A (potential) coaching system for climbing
TL;DR
Last night at Mosaic, I was chatting with Tim Kang after he coached me through a movement I had been struggling with. His interpretation was very analytical and clear about the exact issue he noticed. Once he explained that relationship, I was able to practice the move differently and complete the section I'd been stuck on.
Afterward, I showed him some of the video analysis features I have been building for Spray, along with a few ideas around AI-assisted climbing analysis. One of the longer-term ideas is a virtual climber: an agent that represents a climber’s physical attributes and tries to move through a reconstructed 3D problem. I wrote briefly about that direction before in my working log on bouldering and computer vision.
What made the conversation surprising was that Tim had been approaching a similar question from the coaching side: given a climbing video, what should we look at in order to say something actually useful?
He also mentioned that, when coaching clients, he often finds himself returning to similar types of feedback. That does not make coaching simple or deterministic, but it suggests that some parts of expert judgment may have recurring structure. A coach sees body position, timing, tension, sequence, and failure points together. The hard question is whether software can learn to represent enough of that context to become useful.
Framing the Problem Space
That convergence is what this post is about. I want to distill the notes, references, and experiments I’ve been collecting, while reflecting on how Tim’s coaching perspective led me to rethink the direction.

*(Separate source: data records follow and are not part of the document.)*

--- src/hw/rtl/tte_ram.sv ---
module tte_ram #(
  parameter int WIDTH = 8,
  parameter int DEPTH = 16
) (
  input  logic                     clk,
  input  logic                     we,
  input  logic [$clog2(DEPTH)-1:0] waddr,
  input  logic [WIDTH-1:0]         wdata,
  input  logic [$clog2(DEPTH)-1:0] raddr,
  output logic [WIDTH-1:0]         rdata
);

  logic [WIDTH-1:0] mem [DEPTH];
  logic [WIDTH-1:0] rdata_r;

  // read returns the old word when the same address is written in that cycle
  always_ff @(posedge clk) begin
    if (we) begin
      mem[waddr] <= wdata;
    end
    rdata_r <= mem[raddr];
  end

  assign rdata = rdata_r;

endmodule

--- config.mk ---
export PLATFORM = sky130hd
export DESIGN_NAME = tte_ram
export DESIGN_NICKNAME = d
export VERILOG_FILES = /design/src/hw/rtl/tte_ram.sv
export SDC_FILE = /design/constraint.sdc
export NUM_CORES = 1
export LEC_CHECK = 0
export BUFFER_PORTS_ARGS = -buffer_cell sky130_fd_sc_hd__clkbuf_2
export CORE_MARGIN = 1.5
export CORE_UTILIZATION = 65
export CTS_CLUSTER_DIAMETER = 200
export DETAILED_ROUTE_END_ITERATION = 10
export PLACE_DENSITY = 0.84
export SLEW_MARGIN = 20
export SYNTH_ARGS = -nofsm -noshare
export SYNTH_HDL_FRONTEND = slang
export SYNTH_SLANG_ARGS = --single-unit
--- constraint.sdc ---
create_clock -name clk -period 2.6 [get_ports clk]
set_input_delay 0.26 -clock clk [delete_from_list [all_inputs] [get_ports clk]]
set_output_delay 0.26 -clock clk [all_outputs]
set_load 0.005 [all_outputs]
==> flow_metrics.py, run 1 <==
metrics = {
    "global_route": {
        "antenna_found_initial": 0,
        "grt.overflow.total": 0,
        "grt_pass1_wl_um": 16000,
        "globalRouteTotalUtil": 0.281,
        "via_count_of_the_first_global_routing_pass": 2569,
        "maximum_number_of_pins_on_one_net_before_global_route_repair": 17,
    },
    "yosys": {
        "seq_total_area_yosys": 0.778,
        "post_synth_instance_area_um2": 5150,
        "yosysWarnings": 0,
        "syn_avg_cell_area_um2": 22.5,
        "synth.lib_cells_used.distinct": 19,
        "yosys-top-cells-area": "sky130_fd_sc_hd__edfxtp_1, sky130_fd_sc_hd__mux4_2, sky130_fd_sc_hd__mux4_1",
        "synth_largest_type_area_fraction": 0.747,
        "postSynthNetCount": 247,
        "postSynthRegisterBits": 136,
        "syn_inst": 229,
        "netlist.top_cell.by_area": "sky130_fd_sc_hd__edfxtp_1",
    },
    "clock_network": {
        "cts_post_setup_buffers_inserted": 0,
        "clock_tree.htree_level_count": 4,
        "cts_sinks": 136,
        "postCtsHoldBufs": 0,
        "tritoncts_clock_tree": "yes",
        "cts.root.buffer_cell": "sky130_fd_sc_hd__clkbuf_8",
        "post_cts_resize_count": 0,
        "cts.reportedPaths.clkPinSlew_ps": 60,
        "number_of_buffers_inserted_during_clock_tree_synthesis": 17,
        "worst_skew_pair.late_latency_ps": 520,
        "clk_path_buf_depth": 2,
    },
    "drt": {
        "antenna_violating_nets_post_route": 0,
        "wl_per_cell_um": 27.1,
        "met1Wirelength_um": 4160,
        "routed_wl_um": 10700,
        "routed-wl-met3_um": 1040,
        "post_dr_vias_cell": 6.69,
        "dr_wl_met2_um": 5230,
        "detailroute.via_count": 2642,
        "drtPass1Iterations": 5,
        "initialDrtViolationCount": 310,
        "drc": 0,
        "top_layer": "met4",
    },
    "power": {
        "power_leakage_nw": 2.09,
        "max-vdd-ir-drop_uv": 754,
        "p_per_area_nw_per_um2": 851,
    },
    "critical_path": {
        "critPathBufInv": 0,
        "critPathKind": "reg2reg",
        "worstSetupStartpointType": "flop",
        "required_ps": 3000,
        "worst_setup_path_end_kind": "flop",
        "crit_path_max_incr_delay_ps": 520,
        "cp_max_delay_cell": "sky130_fd_sc_hd__mux4_1",
        "arrival_ps": 1800,
        "crit_chain": "mux4_1 > a22oi_1 > nand2_1",
        "worst-path-max-fanout": 1,
        "critPathTopFamily": "multiplexers",
        "reg2reg_from": "mem[8][5]",
        "crit_path_start": "mem[8][5]",
    },
    "floorplanning": {
        "die-area_um2": 8460,
        "i_o_pin_count": 26,
        "fp.coreArea_um2": 7690,
        "die_height_um": 92.0,
        "initial_cell_density_of_the_core": 0.670,
        "std_cell_rows": 32,
        "die_w_um": 92.0,
    },
    "hold_path": {
        "hold_class": "in2reg",
        "holdCritStartpoint": "wdata[6]",
    },
    "cells_and_area": {
        "antenna_cells_inserted": 0,
        "layout-area-overhead-vs-synth_pct": 17.9,
        "final_layout_size_suffix_gt1_frac": 0.314,
        "fill_cells": 385,
        "nets": 298,
    },
    "sta": {
        "final_period_minus_worst_setup_slack_ps": 1400,
        "rsz0062_at_grt": "no",
        "max_freq_mhz": 714,
        "hold_violations": 0,
        "timing.slew.headroom": 0.444,
        "timing.clock.skew_ps": 8.97,
        "setup_total_negative_slack_ps": 0,
        "finalSetupViolations": 0,
        "final.period_utilization": 0.538,
        "max_slew.worst_pin.slew_ps": 831,
        "count_of_pins_over_their_slew_limit": 0,
        "finalWorstSetupSlack_ps": 1200,
    },
    "placed_design": {
        "preCtsSetupSlack_ps": 711,
        "dpl.hpwl_um": 6300,
        "globalplace.congestion": 0.878,
        "port-buffer-count": 25,
    },
    "outcome": {
        "status": "completed",
    },
    "run": {
        "maxCapViolations": 0,
    },
}
==> metal layers <==
layer  up-vias  GRT usage
li1       1075          -
met1      1344      0.408
met2       194      0.417
met3        29     0.0672
met4         0      0.122
met5         -          0
<file path="config.mk">
export PLATFORM = sky130hd
export DESIGN_NAME = tte_slot_upd
export DESIGN_NICKNAME = d
export VERILOG_FILES = /design/src/hw/rtl/tte_pkg.sv /design/src/hw/rtl/tte_slot_upd.sv
export SDC_FILE = /design/constraint.sdc
export NUM_CORES = 1
export LEC_CHECK = 0
export BUFFER_PORTS_ARGS = -buffer_cell sky130_fd_sc_hd__buf_2
export CORE_AREA = 8 8 155 157
export DETAILED_ROUTE_END_ITERATION = 7
export DIE_AREA = 0 0 163 165
export SETUP_SLACK_MARGIN = 0.4
export SYNTH_ARGS = -nofsm -noshare
export SYNTH_HDL_FRONTEND = slang
export SYNTH_SLANG_ARGS = --single-unit
</file>
<file path="constraint.sdc">
create_clock -name vclk -period 22.2
set_clock_uncertainty 0.2 [all_clocks]
set_input_delay 5.55 -clock vclk [all_inputs]
set_output_delay 5.55 -clock vclk [all_outputs]
set_load 0.05 [all_outputs]
</file>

The central problem, as I see it, is how to represent and reason about climbing movement well enough to produce coaching that is both technically grounded and actionable. That breaks into a set of smaller questions: what the system needs to know about the climber and the problem, what it can reliably extract from video, how it should evaluate movement, and how those observations can be turned into useful feedback.
Tim approaches the problem from the coaching side: what does good movement look like, and why do certain mistakes repeat across climbers? I tried to approach it from the system side: what information would software need in order to observe, compare, and eventually reason about those movements?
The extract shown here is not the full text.